- Type: Chaff rocket
- Place of origin: United States

Service history
- Used by: United States Air Force

Production history
- Designer: Tracor
- Designed: early 1960s
- Manufacturer: Revere Copper and Brass

Specifications
- Length: 5 feet (1.5 m)
- Diameter: 2.75 inches (70 mm)
- Warhead: Chaff
- Propellant: Solid fuel
- Guidance system: None
- Launch platform: B-52 Stratofortress

= ADR-8 =

The ADR-8 was an unguided electronic countermeasures rocket developed by Tracor for use by the United States Air Force. It was used to dispense chaff from Boeing B-52 Stratofortress bombers.

==Development==
Originally given the designation RCU-2, the ADR-8 was developed for use by the Boeing B-52 Stratofortress strategic bomber, to give the aircraft a means of dispensing chaff to disrupt enemy radar. Developed by Tracor under a Quick Reaction Contract, the ADR-8 was a folding fin rocket of 2.75 in diameter. Following successful testing, production of the rocket was undertaken by Revere Copper and Brass.

==Operational use==
The rockets were fired from 20-shot AN/ALE-25 rocket pods mounted on pylons under the wings of the B-52s.
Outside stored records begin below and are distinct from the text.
File: src/rtl/udp_rx.sv
`default_nettype none
// ============================================================================
// Module   : udp_rx
// Purpose  : UDP receive layer. Consumes an IP-layer AXI-Stream (one packet =
//            one last-delimited IP fragment), strips the 8-byte UDP header and
//            forwards the payload to the user stream. Fragmented datagrams are
//            reassembled in order. A fragment whose offset does not continue
//            the current datagram closes that datagram with a zero-keep
//            terminating beat. Datagrams that are not accepted are discarded.
//
// Ports    : i_clk, i_rst_n          clock, asynchronous active-low reset
//            i_dymanic_dst_port/valid new local port and its load strobe
//            s_axis_ip_*             64-bit IP stream in; byte 0 in data[63:56]
//                                    user = {len, flags, type, offset, id}
//            m_axis_user_*           64-bit payload stream out
//                                    user = {UDP src port, payload bytes}
//            o_drop_pulse            one pulse per discarded datagram
//            o_frag_err              one pulse per fragment-offset mismatch
//
// Config   : UDP_RX_PORT_FILTER_EN   when defined, the UDP destination port
//                                    must equal the local port register.
//                                    When undefined, only the IP protocol
//                                    type is checked and i_dymanic_dst_* are
//                                    ignored.
//
// Revision : 1.0  initial release
// ============================================================================
module udp_rx #(
    parameter logic [15:0] P_LOCAL_UDP_PORT = 16'h8080
) (
    input  logic        i_clk,
    input  logic        i_rst_n,
    input  logic [15:0] i_dymanic_dst_port,
    input  logic        i_dymanic_dst_valid,
    input  logic [63:0] s_axis_ip_data,
    input  logic [7:0]  s_axis_ip_keep,
    input  logic        s_axis_ip_last,
    input  logic        s_axis_ip_valid,
    output logic        s_axis_ip_ready,
    input  logic [55:0] s_axis_ip_user,
    output logic [63:0] m_axis_user_data,
    output logic [7:0]  m_axis_user_keep,
    output logic        m_axis_user_last,
    output logic        m_axis_user_valid,
    input  logic        m_axis_user_ready,
    output logic [31:0] m_axis_user_user,
    output logic        o_drop_pulse,
    output logic        o_frag_err
);

    localparam logic [1:0] c_st_idle    = 2'd0;
    localparam logic [1:0] c_st_pass    = 2'd1;
    localparam logic [1:0] c_st_drop    = 2'd2;
    localparam logic [2:0] c_flags_more = 3'b001;
    localparam logic [7:0] c_proto_udp  = 8'd17;

    // ------------------------------------------------------------------------
    // Registers
    // ------------------------------------------------------------------------
    logic [1:0]  r_state;
    logic [15:0] r_src;
    logic [15:0] r_pay_len;
    logic [12:0] r_exp_off;
    logic        r_frag_start;   // next accepted beat opens a continuation fragment
    logic        r_out_valid;
    logic [63:0] r_out_data;
    logic [7:0]  r_out_keep;
    logic        r_out_last;
    logic [31:0] r_out_user;
    logic        r_drop_pulse;
    logic        r_frag_err;

    // ------------------------------------------------------------------------
    // Input field decode
    // ------------------------------------------------------------------------
    logic [15:0] w_in_len;
    logic [2:0]  w_in_flags;
    logic [7:0]  w_in_type;
    logic [12:0] w_in_off;
    logic [15:0] w_hdr_src;
    logic [15:0] w_hdr_len;
    logic        w_acc;
    logic        w_frag_end;
    logic        w_port_ok;
    logic        w_hdr_ok;
    logic        w_off_ok;
    logic [12:0] w_next_off;
    logic        w_unused;

    assign w_in_len   = s_axis_ip_user[55:40];
    assign w_in_flags = s_axis_ip_user[39:37];
    assign w_in_type  = s_axis_ip_user[36:29];
    assign w_in_off   = s_axis_ip_user[28:16];
    assign w_hdr_src  = s_axis_ip_data[63:48];
    assign w_hdr_len  = s_axis_ip_data[31:16];

    assign s_axis_ip_ready = !r_out_valid || m_axis_user_ready;
    assign w_acc           = s_axis_ip_valid && s_axis_ip_ready;

    // Last beat of a fragment that also ends its datagram.
    assign w_frag_end = s_axis_ip_last && (w_in_flags != c_flags_more);

    // Fragment offsets count 8-byte units, so the IP length drops its low bits.
    assign w_next_off = w_in_off + w_in_len[15:3];

    // An offset of zero on a continuation fragment means a new datagram began
    // before the current one finished, which is treated as a mismatch.
    assign w_off_ok = (w_in_off == r_exp_off) && (w_in_off != 13'd0);

`ifdef UDP_RX_PORT_FILTER_EN
    logic [15:0] r_local_port;

    // Only sampled on header beats, so an update landing mid-datagram
    // first applies to the following datagram.
    always_ff @(posedge i_clk or negedge i_rst_n) begin
        if (!i_rst_n) begin
            r_local_port <= P_LOCAL_UDP_PORT;
        end else if (i_dymanic_dst_valid) begin
            r_local_port <= i_dymanic_dst_port;
        end
    end

    assign w_port_ok = (s_axis_ip_data[47:32] == r_local_port);
    assign w_unused  = &{1'b0, s_axis_ip_user[15:0], w_in_len[2:0]};
`else
    assign w_port_ok = 1'b1;
    assign w_unused  = &{1'b0, s_axis_ip_user[15:0], w_in_len[2:0],
                         i_dymanic_dst_port, i_dymanic_dst_valid, P_LOCAL_UDP_PORT};
`endif

    assign w_hdr_ok = (w_in_type == c_proto_udp) && w_port_ok && (w_hdr_len >= 16'd8);

    // ------------------------------------------------------------------------
    // Control FSM and output register
    // ------------------------------------------------------------------------
    always_ff @(posedge i_clk or negedge i_rst_n) begin
        if (!i_rst_n) begin
            r_state      <= c_st_idle;
            r_src        <= 16'd0;
            r_pay_len    <= 16'd0;
            r_exp_off    <= 13'd0;
            r_frag_start <= 1'b0;
            r_out_valid  <= 1'b0;
            r_out_data   <= 64'd0;
            r_out_keep   <= 8'hFF;
            r_out_last   <= 1'b0;
            r_out_user   <= 32'd0;
            r_drop_pulse <= 1'b0;
            r_frag_err   <= 1'b0;
        end else begin
            r_drop_pulse <= 1'b0;
            r_frag_err   <= 1'b0;

            if (r_out_valid && m_axis_user_ready) begin
                r_out_valid <= 1'b0;
            end

            if (w_acc) begin
                case (r_state)
                    c_st_idle: begin
                        if ((w_in_off != 13'd0) || !w_hdr_ok) begin
                            // A single-beat fragment that closes the datagram
                            // is finished already; otherwise discard the rest.
                            if (w_frag_end) begin
                                r_drop_pulse <= 1'b1;
                            end else begin
                                r_state <= c_st_drop;
                            end
                        end else begin
                            r_src        <= w_hdr_src;
                            r_pay_len    <= w_hdr_len - 16'd8;
                            r_frag_start <= 1'b0;
                            if (!s_axis_ip_last) begin
                                r_state <= c_st_pass;
                            end else if (w_in_flags == c_flags_more) begin
                                // Header-only first fragment: payload follows
                                // in later fragments.
                                r_state      <= c_st_pass;
                                r_exp_off    <= w_next_off;
                                r_frag_start <= 1'b1;
                            end
                            // Header-only complete datagram: nothing to emit.
                        end
                    end

                    c_st_pass: begin
                        if (r_frag_start && !w_off_ok) begin
                            // Close the datagram with an empty terminating beat.
                            r_out_valid  <= 1'b1;
                            r_out_data   <= 64'd0;
                            r_out_keep   <= 8'h00;
                            r_out_last   <= 1'b1;
                            r_out_user   <= {r_src, r_pay_len};
                            r_frag_err   <= 1'b1;
                            r_frag_start <= 1'b0;
                            r_exp_off    <= 13'd0;
                            if (w_frag_end) begin
                                r_drop_pulse <= 1'b1;
                                r_state      <= c_st_idle;
                            end else begin
                                r_state <= c_st_drop;
                            end
                        end else begin
                            r_out_valid  <= 1'b1;
                            r_out_data   <= s_axis_ip_data;
                            r_out_keep   <= w_frag_end ? s_axis_ip_keep : 8'hFF;
                            r_out_last   <= w_frag_end;
                            r_out_user   <= {r_src, r_pay_len};
                            r_frag_start <= 1'b0;
                            if (w_frag_end) begin
                                r_state   <= c_st_idle;
                                r_exp_off <= 13'd0;
                            end else if (s_axis_ip_last) begin
                                r_exp_off    <= w_next_off;
                                r_frag_start <= 1'b1;
                            end
                        end
                    end

                    c_st_drop: begin
                        if (w_frag_end) begin
                            r_drop_pulse <= 1'b1;
                            r_state      <= c_st_idle;
                        end
                    end

                    default: begin
                        r_state <= c_st_idle;
                    end
                endcase
            end
        end
    end

    assign m_axis_user_valid = r_out_valid;
    assign m_axis_user_data  = r_out_data;
    assign m_axis_user_keep  = r_out_keep;
    assign m_axis_user_last  = r_out_last;
    assign m_axis_user_user  = r_out_user;
    assign o_drop_pulse      = r_drop_pulse;
    assign o_frag_err        = r_frag_err;

endmodule
`default_nettype wire

File: config.mk
export PLATFORM = sky130hd
export DESIGN_NAME = udp_rx
export DESIGN_NICKNAME = d
export VERILOG_FILES = /design/src/rtl/udp_rx.sv
export SDC_FILE = /design/constraint.sdc
export NUM_CORES = 1
export LEC_CHECK = 0
export ABC_AREA = 1
export BUFFER_PORTS_ARGS = -buffer_cell sky130_fd_sc_hd__buf_2
export CORE_MARGIN = 4
export CORE_UTILIZATION = 55
export CTS_CLUSTER_SIZE = 20
export DETAILED_ROUTE_END_ITERATION = 16
export PLACE_DENSITY = 0.86
export SLEW_MARGIN = 40
export SYNTH_ARGS = -nofsm -noshare
export SYNTH_HDL_FRONTEND = slang
export SYNTH_SLANG_ARGS = --single-unit
File: constraint.sdc
create_clock -name i_clk -period 2.3 [get_ports i_clk]
set_input_delay 0.345 -clock i_clk [delete_from_list [all_inputs] [get_ports i_clk]]
set_output_delay 0.345 -clock i_clk [all_outputs]
set_load 0.02 [all_outputs]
The pods were 13 ft long and weighed 1100 lb; the rockets could be fired manually or automatically upon detection of a threat. They were installed on the final 18 B-52H aircraft constructed; earlier B-52Gs and B-52Hs were retrofitted with the system.

The ADR-8 and AN/ALE-25 were retired in September 1970, replaced by the "Phase VI" electronic warfare suite.